Published online by Cambridge University Press: 05 June 2012
The peopling of the Pacific is particularly fascinating as it involves one of the earliest migrations of modern humans, the settlement of Australia and New Guinea, and the last major colonization event, the settlement of Polynesia. It required crossing vast distances of open ocean in small double-hulled canoes, suggesting highly developed sailing and navigational skills. The deep chronology, combined with the variations in Pacific environments, make the Pacific an ideal region to study colonization, adaptation, human genetics and human biology. This is not because islands represent laboratory conditions (Vayda and Rappaport, 1963), but because Pacific islands represent a range of environments and, perhaps, unique historical conditions that allow us to study the many factors that affect human variation.
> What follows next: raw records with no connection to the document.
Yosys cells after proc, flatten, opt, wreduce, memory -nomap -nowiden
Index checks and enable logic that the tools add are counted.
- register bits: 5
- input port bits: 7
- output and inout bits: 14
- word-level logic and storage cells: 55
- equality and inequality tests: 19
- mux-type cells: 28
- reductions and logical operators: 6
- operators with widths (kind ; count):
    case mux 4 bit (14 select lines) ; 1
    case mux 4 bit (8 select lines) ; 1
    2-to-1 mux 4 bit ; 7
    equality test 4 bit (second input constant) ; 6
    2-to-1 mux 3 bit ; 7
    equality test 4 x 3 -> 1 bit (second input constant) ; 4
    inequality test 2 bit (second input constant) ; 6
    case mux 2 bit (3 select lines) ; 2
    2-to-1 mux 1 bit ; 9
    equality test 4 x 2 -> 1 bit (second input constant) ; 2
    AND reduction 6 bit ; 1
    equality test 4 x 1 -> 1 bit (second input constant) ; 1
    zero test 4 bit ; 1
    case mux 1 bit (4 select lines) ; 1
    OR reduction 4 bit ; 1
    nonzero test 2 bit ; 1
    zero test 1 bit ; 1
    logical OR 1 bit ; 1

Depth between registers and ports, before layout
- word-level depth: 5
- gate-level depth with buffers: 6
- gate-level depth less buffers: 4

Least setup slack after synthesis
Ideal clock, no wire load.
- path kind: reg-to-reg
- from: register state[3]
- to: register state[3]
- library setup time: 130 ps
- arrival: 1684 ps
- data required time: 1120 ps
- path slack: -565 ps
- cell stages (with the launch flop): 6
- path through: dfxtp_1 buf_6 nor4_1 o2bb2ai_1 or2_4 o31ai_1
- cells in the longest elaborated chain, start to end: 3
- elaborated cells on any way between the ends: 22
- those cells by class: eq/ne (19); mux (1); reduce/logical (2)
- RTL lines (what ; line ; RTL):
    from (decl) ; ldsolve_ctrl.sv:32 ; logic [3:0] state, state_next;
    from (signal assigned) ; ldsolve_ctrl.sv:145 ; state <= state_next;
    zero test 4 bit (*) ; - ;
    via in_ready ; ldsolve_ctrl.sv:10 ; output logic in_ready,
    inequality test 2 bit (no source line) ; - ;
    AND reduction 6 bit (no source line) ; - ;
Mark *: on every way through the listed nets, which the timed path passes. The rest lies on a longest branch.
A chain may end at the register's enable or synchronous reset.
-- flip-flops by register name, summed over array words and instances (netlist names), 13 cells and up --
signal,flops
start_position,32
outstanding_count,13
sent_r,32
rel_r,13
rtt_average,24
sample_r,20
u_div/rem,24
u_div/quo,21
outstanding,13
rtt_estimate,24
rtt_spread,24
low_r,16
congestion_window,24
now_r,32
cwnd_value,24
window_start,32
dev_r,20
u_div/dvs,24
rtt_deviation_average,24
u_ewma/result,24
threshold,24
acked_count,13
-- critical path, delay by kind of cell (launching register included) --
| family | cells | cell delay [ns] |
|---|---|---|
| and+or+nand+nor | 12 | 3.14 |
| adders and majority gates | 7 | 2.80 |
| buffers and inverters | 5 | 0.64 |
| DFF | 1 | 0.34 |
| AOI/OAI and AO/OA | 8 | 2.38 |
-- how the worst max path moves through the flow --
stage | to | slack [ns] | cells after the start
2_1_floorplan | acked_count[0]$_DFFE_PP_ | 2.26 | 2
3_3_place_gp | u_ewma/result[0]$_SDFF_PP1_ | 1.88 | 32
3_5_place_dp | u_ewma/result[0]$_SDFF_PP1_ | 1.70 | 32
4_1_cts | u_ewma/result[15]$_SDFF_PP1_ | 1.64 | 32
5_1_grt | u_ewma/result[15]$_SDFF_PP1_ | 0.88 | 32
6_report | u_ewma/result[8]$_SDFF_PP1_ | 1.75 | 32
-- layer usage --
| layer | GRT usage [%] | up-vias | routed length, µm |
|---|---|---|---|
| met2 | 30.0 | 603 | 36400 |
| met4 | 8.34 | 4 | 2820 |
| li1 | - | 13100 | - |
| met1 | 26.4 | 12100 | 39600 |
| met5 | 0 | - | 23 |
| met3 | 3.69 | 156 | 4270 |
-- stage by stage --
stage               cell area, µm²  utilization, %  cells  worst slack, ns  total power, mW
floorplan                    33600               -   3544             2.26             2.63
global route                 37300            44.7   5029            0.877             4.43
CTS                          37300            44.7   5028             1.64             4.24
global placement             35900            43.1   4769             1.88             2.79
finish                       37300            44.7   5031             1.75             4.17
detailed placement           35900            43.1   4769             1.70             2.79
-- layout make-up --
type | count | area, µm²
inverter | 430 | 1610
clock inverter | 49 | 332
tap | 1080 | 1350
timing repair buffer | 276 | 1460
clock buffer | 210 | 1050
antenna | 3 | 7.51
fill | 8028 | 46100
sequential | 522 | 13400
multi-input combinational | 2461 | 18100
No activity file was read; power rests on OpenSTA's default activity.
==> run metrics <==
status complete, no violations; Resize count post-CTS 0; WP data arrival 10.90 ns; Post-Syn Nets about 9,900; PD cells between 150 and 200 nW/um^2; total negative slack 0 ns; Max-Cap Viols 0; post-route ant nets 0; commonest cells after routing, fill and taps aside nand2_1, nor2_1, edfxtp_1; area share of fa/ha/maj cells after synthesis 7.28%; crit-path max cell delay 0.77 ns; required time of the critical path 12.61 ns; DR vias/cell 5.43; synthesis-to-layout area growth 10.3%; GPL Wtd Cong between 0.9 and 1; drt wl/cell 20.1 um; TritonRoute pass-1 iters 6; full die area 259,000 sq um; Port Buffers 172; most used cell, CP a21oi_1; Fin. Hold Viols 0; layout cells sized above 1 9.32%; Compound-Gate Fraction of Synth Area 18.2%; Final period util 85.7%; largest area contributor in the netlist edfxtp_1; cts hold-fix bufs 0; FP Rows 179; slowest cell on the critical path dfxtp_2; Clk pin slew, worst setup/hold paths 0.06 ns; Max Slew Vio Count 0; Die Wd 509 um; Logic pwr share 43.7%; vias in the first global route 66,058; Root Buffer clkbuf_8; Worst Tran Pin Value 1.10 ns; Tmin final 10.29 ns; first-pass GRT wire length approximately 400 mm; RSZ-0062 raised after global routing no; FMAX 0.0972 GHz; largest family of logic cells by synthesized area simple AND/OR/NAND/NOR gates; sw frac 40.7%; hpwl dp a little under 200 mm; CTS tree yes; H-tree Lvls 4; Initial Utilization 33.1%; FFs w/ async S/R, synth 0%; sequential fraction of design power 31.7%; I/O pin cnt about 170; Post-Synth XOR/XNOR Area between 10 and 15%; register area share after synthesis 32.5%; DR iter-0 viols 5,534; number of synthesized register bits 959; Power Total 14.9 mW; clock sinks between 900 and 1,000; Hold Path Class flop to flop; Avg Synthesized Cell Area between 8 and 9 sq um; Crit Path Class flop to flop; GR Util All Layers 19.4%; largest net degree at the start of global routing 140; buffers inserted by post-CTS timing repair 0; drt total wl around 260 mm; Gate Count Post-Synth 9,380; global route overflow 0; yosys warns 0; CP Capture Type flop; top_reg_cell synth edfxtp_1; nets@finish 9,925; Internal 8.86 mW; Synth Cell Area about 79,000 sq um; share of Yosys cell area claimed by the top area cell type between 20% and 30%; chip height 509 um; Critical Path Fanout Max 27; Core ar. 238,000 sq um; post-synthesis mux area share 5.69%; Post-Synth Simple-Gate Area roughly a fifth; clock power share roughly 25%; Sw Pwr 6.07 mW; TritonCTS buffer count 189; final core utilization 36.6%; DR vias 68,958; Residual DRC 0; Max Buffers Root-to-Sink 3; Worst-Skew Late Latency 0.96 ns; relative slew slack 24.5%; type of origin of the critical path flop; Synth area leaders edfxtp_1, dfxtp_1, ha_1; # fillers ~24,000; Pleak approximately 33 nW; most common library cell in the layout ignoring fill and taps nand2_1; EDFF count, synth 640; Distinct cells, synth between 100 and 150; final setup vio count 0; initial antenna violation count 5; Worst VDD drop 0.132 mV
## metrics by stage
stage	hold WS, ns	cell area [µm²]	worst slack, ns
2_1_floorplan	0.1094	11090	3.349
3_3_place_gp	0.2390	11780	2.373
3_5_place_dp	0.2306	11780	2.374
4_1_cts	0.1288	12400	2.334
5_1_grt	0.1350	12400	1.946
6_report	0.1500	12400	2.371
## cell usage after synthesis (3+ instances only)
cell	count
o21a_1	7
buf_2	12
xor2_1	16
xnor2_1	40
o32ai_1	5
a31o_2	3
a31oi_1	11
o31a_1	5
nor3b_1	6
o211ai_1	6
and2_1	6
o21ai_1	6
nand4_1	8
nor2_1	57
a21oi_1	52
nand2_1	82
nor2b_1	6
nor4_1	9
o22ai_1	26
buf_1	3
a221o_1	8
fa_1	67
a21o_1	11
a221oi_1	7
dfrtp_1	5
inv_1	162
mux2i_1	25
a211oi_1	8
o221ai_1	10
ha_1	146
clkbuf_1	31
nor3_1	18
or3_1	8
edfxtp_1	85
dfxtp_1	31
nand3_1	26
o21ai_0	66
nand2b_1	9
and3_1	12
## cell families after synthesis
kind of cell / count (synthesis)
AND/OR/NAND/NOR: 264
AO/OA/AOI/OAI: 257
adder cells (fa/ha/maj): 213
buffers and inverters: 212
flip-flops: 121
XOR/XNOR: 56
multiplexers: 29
[config.mk]
export PLATFORM = sky130hd
export DESIGN_NAME = bpc_ctrl
export DESIGN_NICKNAME = d
export VERILOG_FILES = /design/src/design/bpc_pkg.sv /design/src/design/bpc_ctrl.sv
export SDC_FILE = /design/constraint.sdc
export NUM_CORES = 1
export LEC_CHECK = 0
export BUFFER_PORTS_ARGS = -buffer_cell sky130_fd_sc_hd__buf_2
export CAP_MARGIN = 10
export CORE_AREA = 2 2 39 41
export CTS_BUF_LIST = sky130_fd_sc_hd__clkbuf_8 sky130_fd_sc_hd__clkbuf_16
export DETAILED_ROUTE_END_ITERATION = 7
export DIE_AREA = 0 0 41 43
export PLACE_DENSITY = 0.61
export REMOVE_ABC_BUFFERS = 1
export SLEW_MARGIN = 20
export SYNTH_ARGS = -nofsm -noshare
export SYNTH_HDL_FRONTEND = slang
export SYNTH_SLANG_ARGS = --single-unit
[constraint.sdc]
create_clock -name clk -period 2.34 [get_ports clk]
set_input_delay 0.234 -clock clk [delete_from_list [all_inputs] [get_ports clk]]
set_output_delay 0.234 -clock clk [all_outputs]
set_load 0.01 [all_outputs]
The general geographic setting has significant implications for the settlement history and human biology in any region, but this is dramatically so in the Pacific. Most people are familiar with the original biogeographic dissection of the Pacific into Melanesia, Polynesia and Micronesia. While these crudely descriptive terms define the three regions as the ‘black islands’, ‘many islands’ and ‘small islands’, this familiar system of classification makes no sense in terms of biology, language and culture. So, prehistorians like Roger Green and others (Pawley and Green, 1973; Green, 1991; Kirch, 2000) have suggested an alternative system identifying two significant regions in the Pacific, Near Oceania and Remote Oceania, shown in Figure 14.1. This classification is based primarily on colonization history and, therefore, has biological, cultural and linguistic significance.